Geogrid reinforced soil walls are supporting a new access bridge to an industrial estate in Newcastle upon Tyne. Dan Simpson reports.
TENSAR International has designed and supplied geogrid reinforcement and its modular block wall system in a £170,000 contract for a road to a new light industrial estate in Newcastle upon Tyne.
The geogrid-reinforced soil supports access to the development from Scotswood Road, in the western part of the city, and includes a bridge over an inlet of the River Tyne which replaces an old concrete bridge. Main contractor for the project is Edmund Nuttall.
'One of the difficulties was that the old bridge had to be kept open while the new access road was being built, ' said Tensar area civil engineer Jim Penman.
The new structure was built around the old bridge, allowing one carriageway of the new road to be opened and the old bridge to be removed, he explained.
The new bridge comprises two concrete arches supported on three piled abutments, with the Tensar wall built up around the arches. The reinforced soil component of the structure is made up of Tensar's British Board of Agrement approved modular block system.

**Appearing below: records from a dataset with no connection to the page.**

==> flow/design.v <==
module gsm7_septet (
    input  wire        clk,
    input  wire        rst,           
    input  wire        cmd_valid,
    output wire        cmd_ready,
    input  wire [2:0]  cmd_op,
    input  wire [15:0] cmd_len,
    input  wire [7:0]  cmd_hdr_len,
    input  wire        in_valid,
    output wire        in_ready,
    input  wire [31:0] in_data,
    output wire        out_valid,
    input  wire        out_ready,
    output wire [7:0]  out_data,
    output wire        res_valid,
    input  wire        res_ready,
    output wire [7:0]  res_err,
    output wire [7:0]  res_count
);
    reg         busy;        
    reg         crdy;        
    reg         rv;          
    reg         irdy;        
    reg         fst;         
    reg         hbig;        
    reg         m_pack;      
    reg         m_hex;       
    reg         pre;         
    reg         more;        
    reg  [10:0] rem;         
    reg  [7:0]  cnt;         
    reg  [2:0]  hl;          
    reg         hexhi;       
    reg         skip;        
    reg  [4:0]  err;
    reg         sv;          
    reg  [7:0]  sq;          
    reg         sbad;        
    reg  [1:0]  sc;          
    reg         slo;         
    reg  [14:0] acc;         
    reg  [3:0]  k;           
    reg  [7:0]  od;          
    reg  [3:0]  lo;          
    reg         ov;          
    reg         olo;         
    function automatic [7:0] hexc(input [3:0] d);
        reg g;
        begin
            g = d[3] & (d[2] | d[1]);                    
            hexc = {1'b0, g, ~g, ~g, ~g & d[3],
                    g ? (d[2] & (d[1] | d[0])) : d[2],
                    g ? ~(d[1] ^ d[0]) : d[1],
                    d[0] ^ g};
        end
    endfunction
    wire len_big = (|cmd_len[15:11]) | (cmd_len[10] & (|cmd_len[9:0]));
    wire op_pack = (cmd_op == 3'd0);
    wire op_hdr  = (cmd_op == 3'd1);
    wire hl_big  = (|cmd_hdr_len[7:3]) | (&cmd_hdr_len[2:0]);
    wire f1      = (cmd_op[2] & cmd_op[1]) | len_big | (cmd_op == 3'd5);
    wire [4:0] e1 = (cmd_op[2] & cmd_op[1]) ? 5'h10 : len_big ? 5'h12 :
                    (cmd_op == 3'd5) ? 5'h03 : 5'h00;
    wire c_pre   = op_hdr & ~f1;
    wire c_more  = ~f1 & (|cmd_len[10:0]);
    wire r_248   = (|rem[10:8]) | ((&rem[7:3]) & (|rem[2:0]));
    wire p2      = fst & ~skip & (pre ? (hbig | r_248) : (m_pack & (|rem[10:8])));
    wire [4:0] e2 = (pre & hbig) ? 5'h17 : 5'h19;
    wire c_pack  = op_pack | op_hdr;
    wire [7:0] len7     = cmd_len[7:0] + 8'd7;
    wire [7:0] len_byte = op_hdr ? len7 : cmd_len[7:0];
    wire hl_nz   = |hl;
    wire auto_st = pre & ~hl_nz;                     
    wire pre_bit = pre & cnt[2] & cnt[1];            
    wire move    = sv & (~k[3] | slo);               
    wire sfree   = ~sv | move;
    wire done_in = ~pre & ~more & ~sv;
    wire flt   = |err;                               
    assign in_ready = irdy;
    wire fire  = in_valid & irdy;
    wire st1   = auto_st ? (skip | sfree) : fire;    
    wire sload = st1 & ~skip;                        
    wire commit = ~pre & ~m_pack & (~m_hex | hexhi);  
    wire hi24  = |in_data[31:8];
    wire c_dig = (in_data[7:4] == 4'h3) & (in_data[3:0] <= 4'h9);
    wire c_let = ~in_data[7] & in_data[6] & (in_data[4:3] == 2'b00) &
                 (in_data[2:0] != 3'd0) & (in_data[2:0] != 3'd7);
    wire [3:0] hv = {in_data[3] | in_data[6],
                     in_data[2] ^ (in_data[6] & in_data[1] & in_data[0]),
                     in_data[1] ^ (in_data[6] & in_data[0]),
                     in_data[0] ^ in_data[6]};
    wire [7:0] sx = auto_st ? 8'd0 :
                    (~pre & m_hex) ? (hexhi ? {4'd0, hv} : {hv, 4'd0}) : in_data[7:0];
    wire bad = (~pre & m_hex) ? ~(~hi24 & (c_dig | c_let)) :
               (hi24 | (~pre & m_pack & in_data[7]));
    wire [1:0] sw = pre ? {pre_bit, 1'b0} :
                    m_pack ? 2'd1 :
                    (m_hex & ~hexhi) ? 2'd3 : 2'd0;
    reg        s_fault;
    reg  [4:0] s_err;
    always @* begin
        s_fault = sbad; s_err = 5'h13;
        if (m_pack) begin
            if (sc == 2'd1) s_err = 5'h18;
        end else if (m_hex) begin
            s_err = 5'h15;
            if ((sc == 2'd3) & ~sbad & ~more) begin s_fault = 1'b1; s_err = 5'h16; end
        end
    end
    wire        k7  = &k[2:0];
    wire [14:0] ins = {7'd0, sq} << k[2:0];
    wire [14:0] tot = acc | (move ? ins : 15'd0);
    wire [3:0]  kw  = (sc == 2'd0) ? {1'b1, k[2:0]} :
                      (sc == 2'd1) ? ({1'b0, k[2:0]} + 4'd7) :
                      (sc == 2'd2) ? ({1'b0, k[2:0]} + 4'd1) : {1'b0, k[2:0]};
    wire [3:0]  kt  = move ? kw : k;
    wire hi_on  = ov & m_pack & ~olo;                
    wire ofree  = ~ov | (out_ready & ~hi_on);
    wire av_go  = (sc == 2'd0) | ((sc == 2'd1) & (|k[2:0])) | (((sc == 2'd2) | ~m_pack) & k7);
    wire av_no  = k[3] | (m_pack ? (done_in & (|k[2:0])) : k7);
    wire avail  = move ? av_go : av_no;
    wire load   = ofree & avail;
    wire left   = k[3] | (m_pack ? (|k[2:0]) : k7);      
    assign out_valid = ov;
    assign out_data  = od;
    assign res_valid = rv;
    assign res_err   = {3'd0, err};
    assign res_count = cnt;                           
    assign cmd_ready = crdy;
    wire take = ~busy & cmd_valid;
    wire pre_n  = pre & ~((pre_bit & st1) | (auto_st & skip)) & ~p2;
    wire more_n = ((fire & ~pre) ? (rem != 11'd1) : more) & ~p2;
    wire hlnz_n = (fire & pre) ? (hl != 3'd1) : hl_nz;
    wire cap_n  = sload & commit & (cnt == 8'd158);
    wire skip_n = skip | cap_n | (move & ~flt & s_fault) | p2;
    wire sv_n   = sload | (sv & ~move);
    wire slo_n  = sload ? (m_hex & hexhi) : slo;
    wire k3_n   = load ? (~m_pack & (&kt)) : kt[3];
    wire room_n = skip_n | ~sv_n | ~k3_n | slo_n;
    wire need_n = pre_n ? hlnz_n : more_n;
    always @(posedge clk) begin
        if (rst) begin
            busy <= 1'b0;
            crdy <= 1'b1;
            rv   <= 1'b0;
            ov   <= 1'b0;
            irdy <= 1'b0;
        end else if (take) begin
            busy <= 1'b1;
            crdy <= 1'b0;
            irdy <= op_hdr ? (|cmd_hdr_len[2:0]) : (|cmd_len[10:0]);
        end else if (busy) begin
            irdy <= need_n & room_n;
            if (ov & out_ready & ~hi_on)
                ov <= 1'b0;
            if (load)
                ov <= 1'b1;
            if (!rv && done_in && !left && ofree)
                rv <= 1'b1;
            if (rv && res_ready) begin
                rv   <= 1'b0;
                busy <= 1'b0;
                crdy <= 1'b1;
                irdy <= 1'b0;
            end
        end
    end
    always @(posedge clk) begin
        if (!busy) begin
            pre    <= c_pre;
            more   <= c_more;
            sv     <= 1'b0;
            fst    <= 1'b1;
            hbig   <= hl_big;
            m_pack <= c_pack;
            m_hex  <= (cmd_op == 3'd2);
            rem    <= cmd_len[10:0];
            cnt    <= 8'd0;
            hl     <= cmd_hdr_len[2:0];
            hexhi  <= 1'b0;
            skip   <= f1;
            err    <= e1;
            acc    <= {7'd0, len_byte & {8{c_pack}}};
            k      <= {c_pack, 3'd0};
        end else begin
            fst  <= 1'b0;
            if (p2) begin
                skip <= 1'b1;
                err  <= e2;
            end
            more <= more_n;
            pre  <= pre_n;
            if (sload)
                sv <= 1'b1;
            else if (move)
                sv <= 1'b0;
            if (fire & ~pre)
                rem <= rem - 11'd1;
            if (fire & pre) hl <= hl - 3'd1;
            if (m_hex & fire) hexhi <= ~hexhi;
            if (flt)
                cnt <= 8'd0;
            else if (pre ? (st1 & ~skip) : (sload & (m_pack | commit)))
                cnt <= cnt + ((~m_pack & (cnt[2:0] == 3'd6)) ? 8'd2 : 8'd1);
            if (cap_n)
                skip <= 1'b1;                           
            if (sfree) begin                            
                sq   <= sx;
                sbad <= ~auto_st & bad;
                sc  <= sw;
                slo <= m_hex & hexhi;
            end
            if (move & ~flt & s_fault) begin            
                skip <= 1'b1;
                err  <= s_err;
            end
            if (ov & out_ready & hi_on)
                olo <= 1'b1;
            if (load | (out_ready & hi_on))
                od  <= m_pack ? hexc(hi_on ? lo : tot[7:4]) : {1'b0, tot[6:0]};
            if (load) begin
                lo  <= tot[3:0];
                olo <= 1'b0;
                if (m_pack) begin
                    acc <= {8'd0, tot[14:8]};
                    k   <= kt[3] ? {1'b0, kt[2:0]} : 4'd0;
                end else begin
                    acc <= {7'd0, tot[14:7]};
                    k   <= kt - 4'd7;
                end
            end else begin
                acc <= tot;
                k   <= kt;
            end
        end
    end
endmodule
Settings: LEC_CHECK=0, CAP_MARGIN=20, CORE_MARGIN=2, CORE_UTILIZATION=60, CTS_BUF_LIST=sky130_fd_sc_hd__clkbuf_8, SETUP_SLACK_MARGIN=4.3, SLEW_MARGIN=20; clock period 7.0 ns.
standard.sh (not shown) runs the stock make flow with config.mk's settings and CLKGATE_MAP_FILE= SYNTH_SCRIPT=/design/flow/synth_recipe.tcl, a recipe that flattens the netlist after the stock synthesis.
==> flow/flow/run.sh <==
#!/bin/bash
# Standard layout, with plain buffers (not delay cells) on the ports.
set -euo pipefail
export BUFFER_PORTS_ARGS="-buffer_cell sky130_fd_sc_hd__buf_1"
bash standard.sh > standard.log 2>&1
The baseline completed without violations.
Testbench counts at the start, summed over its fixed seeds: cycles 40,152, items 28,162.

The block facing units are founded by cast insitu concrete footings, with treated fill underlying the whole structure. The base blocks for the modular block wall are mortared on to the concrete footings but the remaining blocks are dry laid.
'This means the speed of construction in very fast, ' said Penman. 'The whole idea of the system is that it is cheap, quick and easy to construct. It does not need specialist teams; normal labourers can construct a wall after only a few hours training. '
Because the site was next to a tidal section of the Tyne, the lower five layers of blockwork had to be constructed between tides to get the correct compaction in the fill between the geogrid layers, Penman said.

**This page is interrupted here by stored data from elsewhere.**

Background: an optimization exercise with open tools, aiming at small area, a short achievable clock period and few clock cycles per item. Do not read the settings as production practice.
The RTL was checked by simulation tests, not by an equivalence proof against the original design.
Power is estimated from default activity; no workload was simulated.

==> inputs of amber <==
## m64p_unit
module m64p_unit (
    input  wire        clk,
    input  wire        rst,
    input  wire        in_valid,
    output wire        in_ready,
    input  wire [2:0]  in_kind,
    input  wire [3:0]  in_reg,
    input  wire [63:0] in_data,
    output wire        out_valid,
    output wire [63:0] out_data
);
    localparam [63:0] PRNG_RESET_S0 = 64'h9E3779B97F4A7C15;
    localparam [63:0] PRNG_RESET_S1 = 64'hBF58476D1CE4E5B9;
    localparam [2:0] K_WRITE_REG  = 3'd0;
    localparam [2:0] K_READ_REG   = 3'd1;
    localparam [2:0] K_COMMAND    = 3'd2;
    localparam [2:0] K_READ_STAT  = 3'd3;
    localparam [2:0] K_READ_FAULT = 3'd4;
    localparam [7:0] OP_ADD     = 8'h01;
    localparam [7:0] OP_XOR     = 8'h02;
    localparam [7:0] OP_SHIFT   = 8'h03;
    localparam [7:0] OP_SHIFTI  = 8'h04;
    localparam [7:0] OP_MUL32   = 8'h05;
    localparam [7:0] OP_IMUL32  = 8'h06;
    localparam [7:0] OP_MUL     = 8'h07;
    localparam [7:0] OP_IMUL    = 8'h08;
    localparam [7:0] OP_DIVMOD  = 8'h09;
    localparam [7:0] OP_LDSTATE = 8'h10;
  ...
==> flow/config.mk <==
export PLATFORM = sky130hd
export DESIGN_NAME = m64p_unit
export DESIGN_NICKNAME = m64p_unit
export VERILOG_FILES = /design/flow/design.v
export SDC_FILE = /design/flow/constraint.sdc
export NUM_CORES = 8
export LEC_CHECK = 0
export CAP_MARGIN = 30
export CORE_MARGIN = 2
export CORE_UTILIZATION = 30
export GPL_ROUTABILITY_DRIVEN = 1
export PLACE_DENSITY = 0.45
export SLEW_MARGIN = 70
==> flow/constraint.sdc <==
create_clock -name core_clock -period 18.0 [get_ports {clk}]
set_input_delay 3.6000 -clock core_clock [delete_from_list [all_inputs] [get_ports {clk}]]
set_output_delay 3.6000 -clock core_clock [all_outputs]
set_load 0.01 [all_outputs]
standard.sh (not shown) runs the stock make flow with config.mk's settings and CLKGATE_MAP_FILE= SYNTH_SCRIPT=/design/flow/synth_recipe.tcl, a recipe that flattens the netlist after the stock synthesis.
==> flow/flow/run.sh <==
#!/bin/bash
set -euo pipefail
cd "$(dirname "$0")/.."
# synthesis .. CTS: the CTS-stage repair aims at about 5.5 ns
bash standard.sh SETUP_SLACK_MARGIN=12.5 cts > flow_to_cts.log 2>&1
# global route .. finish: repair again after global routing
bash standard.sh SETUP_SLACK_MARGIN=12.5 TNS_END_PERCENT=30 finish > flow_to_finish.log 2>&1
==> onyx (differences from amber) <==
Settings changed: CORE_UTILIZATION 30 to 40, PLACE_DENSITY 0.45 to 0.55, SLEW_MARGIN 70 to 50.
==> zinc (differences from amber) <==
--- a/flow/design.v
+++ b/flow/design.v
@@ -248,31 +248,24 @@
     wire divzero = x_div  && (x_b[31:0] == 32'd0);
     wire empty   = x_pick && (x_a[31:0] == 32'd0);
     assign x_flt = x_v && xk_cmd && !faulted && (x_ill || divzero || empty);
     assign flt_cause = x_ill ? CAUSE_ILLEGAL : divzero ? CAUSE_DIVZERO : CAUSE_EMPTY;
     assign flt_word  = x_ill ? x_b[31:0] :
                        {x_div ? OP_DIVMOD : OP_PICK, x_d, x_ra,
                         x_div ? x_rb : 4'd0, 12'd0};
     wire x_exec  = x_v && x_cok && !divzero && !empty;      
-    function [63:0] rev64;
-        input [63:0] v;
-        integer k;
-        begin
-            for (k = 0; k < 64; k = k + 1)
-                rev64[k] = v[63 - k];
-        end
-    endfunction
-    wire [31:0] sh_n   = x_b[31:0];
-    wire        sh_rgt = (sh_n[31:6] == 26'd0);
-    wire        sh_lft = (sh_n[31:6] == 26'h3FFFFFF) && (sh_n[5:0] != 6'd0);
-    wire [5:0]  sh_amt = sh_lft ? (6'd0 - sh_n[5:0]) : sh_n[5:0];
-    wire [63:0] sh_in  = sh_lft ? rev64(x_a) : x_a;
-    wire [63:0] sh_r   = sh_in >> sh_amt;
-    wire [63:0] sh_out = sh_lft ? rev64(sh_r) : sh_rgt ? sh_r : 64'd0;
+    wire [31:0]  sh_n   = x_b[31:0];
+    wire         sh_rgt = (sh_n[31:6] == 26'd0);
+    wire         sh_lft = (sh_n[31:6] == 26'h3FFFFFF) && (sh_n[5:0] != 6'd0);
+    wire [5:0]   sh_k   = sh_n[5:0];
+    wire [127:0] sh_dbl = {x_a, x_a} >> sh_k;
+    wire [63:0]  sh_rot = sh_dbl[63:0];
+    wire [63:0]  sh_t   = {64{1'b1}} >> sh_k;
+    wire [63:0]  sh_out = sh_rot & (sh_rgt ? sh_t : sh_lft ? ~sh_t : 64'd0);
     function [63:0] mix;
         input [63:0] a, b;
         reg   [63:0] x;
         begin
             x   = a ^ (a >> 23);
             mix = x ^ b ^ (x << 17) ^ (b << 26);
         end
     endfunction
Settings changed: SLEW_MARGIN 70 to 50.
==> metrics.yaml <==
grt:
  met2_usage_pct: 49.0
setup_path:
  cp_max_fo: 45
cells_and_area:
  clockNetworkAreaShare_pct: 4.43
  multiInputGateArea_sq_um: 105000
cts:
  cts_inserted_buffers: 265
  postCtsSetupBuffers: 274
power:
  p_comb_share_pct: 26.4
status:
  status: "finished clean"
synth:
  yosysTopAreaCellShare_pct: 27.4
-- figures above: zinc

==> metrics.yaml <==
cells_and_area:
  seq_cells: 2015
  clockNetworkAreaShare_pct: 4.02
  fin_nets: 19400
  multiInputGateArea_sq_um: 110000
setup_path:
  cp_max_fo: 24
  cpMaxStageDelayCell: "dfxtp_1"
cts:
  postCtsSetupBuffers: 279
  cts_inserted_buffers: 243
synth:
  yosysTopAreaCellShare_pct: 27.0
status:
  status: "finished clean"
grt:
  met2_usage_pct: 52.8
-- figures above: amber

==> metrics.yaml <==
status:
  status: "finished clean"
route:
  topRoutingLayerUsed: "met5"
power:
  leakage_nw: 73.2
  p_comb_share_pct: 19.8
  irDropWorstVdd_v: 0.0000905
min_path:
  min_to: "s0[19]$_SDFFE_PP1P_"
setup_path:
  r2r_slack_ns: 12.00
  cp_max_fo: 34
cts:
  cts_inserted_buffers: 240
synth:
  yosysTopAreaCellShare_pct: 27.0
  syn_nets: 18700
cells_and_area:
  clockNetworkAreaShare_pct: 4.33
  multiInputGateArea_sq_um: 107000
grt:
  met2_usage_pct: 61.1
-- figures above: onyx

Testbench counts of amber, summed over its fixed seeds: cycles 20,648, txns 16,168.
Testbench counts of onyx, summed over its fixed seeds: cycles 20,648, txns 16,168.
Testbench counts of zinc, summed over its fixed seeds: cycles 20,648, txns 16,168.

[port drivers added, routing unchanged]
The results above use ideal ports. As a check the final layouts listed here were re-extracted and re-timed, cells and wires unchanged.
Step 1 assumes that a clkbuf_16 drives the clock port and a buf_2 every other input.
Step 2 moves the port delays by t, midway between the first and last clock arrival at a register: inputs arrive t later, outputs are due t later. That takes back most of the time a late clock gives input paths.
Three values: no drivers, after step 1, after step 2; two values: the first two.
run | t (ns) | setup slack, ns | latest minus earliest clock arrival (ns) | cell pins on the clock port's net
amber | 1.161 | 12.027 / 12.027 / 12.027 | 0.187 / 0.187 | 1
onyx | 1.118 | 12.001 / 12.001 / 12.001 | 0.082 / 0.082 | 1
zinc | 1.117 | 12.101 / 12.101 / 12.101 | 0.061 / 0.060 | 1
After both steps setup and hold are still met in every run listed.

After placement of the mass concrete footing and base units, a layer of Class 6I/6J fill was compacted up to the required levels, allowing a minimum of 150mm Type A drainage material immediately behind the face.
Geogrids were then cut to appropriate lengths and attached to the modular blocks using Tensar's connectors which achieve high strength connection between the grid and the blocks.
Grid lengths varied from 8. 4m at the base of the highest walls to 3m at the top of the wall and the grid spacing varied from 300mm in the lower part of the retaining walls to 450mm at the top.
Similarly, stronger 120RE grids were used at the base of the higher structures reducing to 80RE just over half way up and to 55RE towards the top.
To attach a non-structural facing to the reinforced soil wall, ties were placed in specially designed recesses within the modular blocks. These allow the steel ties to move vertically to accommodate different course thicknesses.
To prevent the new structure running into the old bridge, a temporary stop wall, comprising Tensar's steel mesh panel wall system, was constructed part way through the building of the geogrid structure.
A set of 16mm diameter mild steel bars were bent to the appropriate face angle and then fixed to steel mesh panels to form the main framework. The geogrid was connected to this panel by wrapping it around the bars and looping it back to itself. A geotextile liner prevents soil squeezing through apertures in the panels during compaction, so this method does not require any additional internal or external support.
Design of the walls was based on a two-part wedge failure criterion using Tensar's in-house design software, Winwall.
Wall construction began at the end of January 2001 and was complete by the end of June.